4 1/2 STARS Discussing "roots" in the context of jazz, a good starting point is the Mississippi delta, down in New Orleans, where the music of trumpeters King Oliver and Louis Armstrong grew strong. And then there's the rich earth of the delta in north western Mississippi, up near Clarksdale, where the blues grew and blossomed. The roots from both these areas were, of course, transplanted from Africa.
Chicago-based saxophonist Geof Bradfield follows up his marvelous Melba! (Origin Records, 2013) with Our Roots, drawing his inspiration from saxophonist Clifford Jordan's These Are My Roots: the Music of Lead Belly (Atlantic Records, 1965), a celebration of the music of blues man Huddie Ledbetter, taking the raw folk and blues stylings and turning it into a very legitimate and inspiring jazz outing. It was Geof Bradfield's self-imposed job, with his Our Roots, to bring a new perspective to an album he had long loved.
On Melba!, an examination of the sounds from trombonist arranger Melba Liston, pianist Randy Weston's arranger of choice for a good chunk of his career, Bradfield used a three horn front line with two chording instruments, piano and guitar, to explore the African-tinted textures of Liston's artistry. With Our Roots, he leaves the chords out, going with the three horns, bass and drums, a line-up that loosens things up and offers a purity and simplicity that fits Lead Belly's music well.

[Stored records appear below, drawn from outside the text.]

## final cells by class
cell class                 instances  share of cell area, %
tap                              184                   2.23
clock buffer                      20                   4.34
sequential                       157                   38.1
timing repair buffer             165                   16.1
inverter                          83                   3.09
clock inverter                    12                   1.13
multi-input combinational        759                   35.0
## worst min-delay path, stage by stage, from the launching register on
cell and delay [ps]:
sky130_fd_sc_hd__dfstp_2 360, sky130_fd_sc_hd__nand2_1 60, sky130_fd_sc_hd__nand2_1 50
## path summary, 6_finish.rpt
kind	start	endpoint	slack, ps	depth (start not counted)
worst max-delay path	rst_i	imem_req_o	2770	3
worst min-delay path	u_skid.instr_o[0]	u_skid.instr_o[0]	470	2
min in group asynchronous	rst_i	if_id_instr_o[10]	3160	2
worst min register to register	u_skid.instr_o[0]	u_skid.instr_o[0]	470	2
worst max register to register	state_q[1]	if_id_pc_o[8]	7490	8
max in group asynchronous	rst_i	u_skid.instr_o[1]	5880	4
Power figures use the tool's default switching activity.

This isn't a note for note or song for song copy of Jordan's album. That 1965 outing was all Lead Belly. For Our Roots the saxophonist includes four of the Lead Belly tunes from the Clifford Jordan disc, throws in three of his originals in the spirit of Ledbetter's folk/blues, adds a couple of Texas blues man Willie Dixon's songs, and just for the hell of it (and they fit so well), a couple of Georgia Sea Island ring shouts. This is music that says America.

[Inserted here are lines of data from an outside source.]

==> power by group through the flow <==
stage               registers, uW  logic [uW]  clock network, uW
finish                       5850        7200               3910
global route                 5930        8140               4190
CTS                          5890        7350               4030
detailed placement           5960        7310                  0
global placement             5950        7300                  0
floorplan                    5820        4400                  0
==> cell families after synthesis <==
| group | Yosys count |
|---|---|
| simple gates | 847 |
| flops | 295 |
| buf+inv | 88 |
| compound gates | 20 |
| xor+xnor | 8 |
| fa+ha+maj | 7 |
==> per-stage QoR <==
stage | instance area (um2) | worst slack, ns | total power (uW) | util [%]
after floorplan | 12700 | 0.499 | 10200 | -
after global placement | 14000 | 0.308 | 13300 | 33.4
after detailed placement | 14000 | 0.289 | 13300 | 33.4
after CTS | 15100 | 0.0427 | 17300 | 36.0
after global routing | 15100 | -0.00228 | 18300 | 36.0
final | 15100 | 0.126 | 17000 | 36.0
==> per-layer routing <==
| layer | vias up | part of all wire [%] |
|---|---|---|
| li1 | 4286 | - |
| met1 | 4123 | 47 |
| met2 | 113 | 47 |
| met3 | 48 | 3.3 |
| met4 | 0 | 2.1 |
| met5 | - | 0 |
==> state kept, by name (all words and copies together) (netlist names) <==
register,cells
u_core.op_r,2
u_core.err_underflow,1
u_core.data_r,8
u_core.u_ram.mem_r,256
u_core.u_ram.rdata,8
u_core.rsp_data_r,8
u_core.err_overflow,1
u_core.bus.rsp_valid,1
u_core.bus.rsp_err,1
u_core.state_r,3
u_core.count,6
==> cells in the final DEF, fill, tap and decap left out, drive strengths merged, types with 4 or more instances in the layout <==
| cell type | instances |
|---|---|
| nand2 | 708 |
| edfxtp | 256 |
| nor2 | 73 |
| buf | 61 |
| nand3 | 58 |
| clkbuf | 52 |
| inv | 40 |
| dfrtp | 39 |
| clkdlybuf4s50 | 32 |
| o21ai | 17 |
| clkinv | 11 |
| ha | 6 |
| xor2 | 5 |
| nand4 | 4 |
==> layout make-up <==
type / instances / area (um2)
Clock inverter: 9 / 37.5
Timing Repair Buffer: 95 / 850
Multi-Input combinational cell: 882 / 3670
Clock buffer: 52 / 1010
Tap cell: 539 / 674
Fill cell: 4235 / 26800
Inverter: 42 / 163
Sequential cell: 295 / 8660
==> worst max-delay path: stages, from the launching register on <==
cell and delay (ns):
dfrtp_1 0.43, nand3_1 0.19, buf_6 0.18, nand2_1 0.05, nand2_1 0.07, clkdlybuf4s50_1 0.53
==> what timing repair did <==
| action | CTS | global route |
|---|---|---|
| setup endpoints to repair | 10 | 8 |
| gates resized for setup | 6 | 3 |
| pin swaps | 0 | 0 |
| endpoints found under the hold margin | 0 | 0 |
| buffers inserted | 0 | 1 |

Spirited horn work, a killer bass drum team. There are times this sounds like a Randy Weston set, pared down to its essentials. Some of Melba Liston may have soaked into Bradfield's DNA. And the sax man at times has the fierce rawness of Dewey Redman or Pharoah Sanders, two of the tenorists who contributed so brilliantly to Weston's Melba Liston-arranged masterpiece, Spirits of Our Ancestors (Antilles Records, 1992).
These are proud sounds, sometimes raucous and rubbery, spiritual, occasionally brash, and consistently brimming with joy.